* Work item: Every word of every entry must be retyped exactly.

* Data section:
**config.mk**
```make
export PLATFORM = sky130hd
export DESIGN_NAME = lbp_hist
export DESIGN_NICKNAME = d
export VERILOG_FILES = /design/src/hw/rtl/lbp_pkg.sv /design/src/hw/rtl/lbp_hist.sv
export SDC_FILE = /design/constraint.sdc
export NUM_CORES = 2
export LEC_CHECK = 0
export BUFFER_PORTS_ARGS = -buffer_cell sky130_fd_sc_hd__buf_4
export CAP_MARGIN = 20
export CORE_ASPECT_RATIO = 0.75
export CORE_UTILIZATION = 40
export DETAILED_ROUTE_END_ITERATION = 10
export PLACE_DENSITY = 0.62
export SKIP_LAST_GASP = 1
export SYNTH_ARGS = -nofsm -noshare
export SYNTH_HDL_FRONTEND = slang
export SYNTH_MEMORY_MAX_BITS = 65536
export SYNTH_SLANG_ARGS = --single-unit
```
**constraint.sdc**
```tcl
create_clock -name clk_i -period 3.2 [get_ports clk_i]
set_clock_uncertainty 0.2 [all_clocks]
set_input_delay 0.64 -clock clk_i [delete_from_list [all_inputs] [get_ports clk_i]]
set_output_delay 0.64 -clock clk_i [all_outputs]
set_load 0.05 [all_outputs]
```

* Response:
**config.mk**
```make
export PLATFORM = sky130hd
export DESIGN_NAME = lbp_hist
export DESIGN_NICKNAME = d
export VERILOG_FILES = /design/src/hw/rtl/lbp_pkg.sv /design/src/hw/rtl/lbp_hist.sv
export SDC_FILE = /design/constraint.sdc
export NUM_CORES = 2
export LEC_CHECK = 0
export BUFFER_PORTS_ARGS = -buffer_cell sky130_fd_sc_hd__buf_4
export CAP_MARGIN = 20
export CORE_ASPECT_RATIO = 0.75
export CORE_UTILIZATION = 40
export DETAILED_ROUTE_END_ITERATION = 10
export PLACE_DENSITY = 0.62
export SKIP_LAST_GASP = 1
export SYNTH_ARGS = -nofsm -noshare
export SYNTH_HDL_FRONTEND = slang
export SYNTH_MEMORY_MAX_BITS = 65536
export SYNTH_SLANG_ARGS = --single-unit
```
**constraint.sdc**
```tcl
create_clock -name clk_i -period 3.2 [get_ports clk_i]
set_clock_uncertainty 0.2 [all_clocks]
set_input_delay 0.64 -clock clk_i [delete_from_list [all_inputs] [get_ports clk_i]]
set_output_delay 0.64 -clock clk_i [all_outputs]
set_load 0.05 [all_outputs]
```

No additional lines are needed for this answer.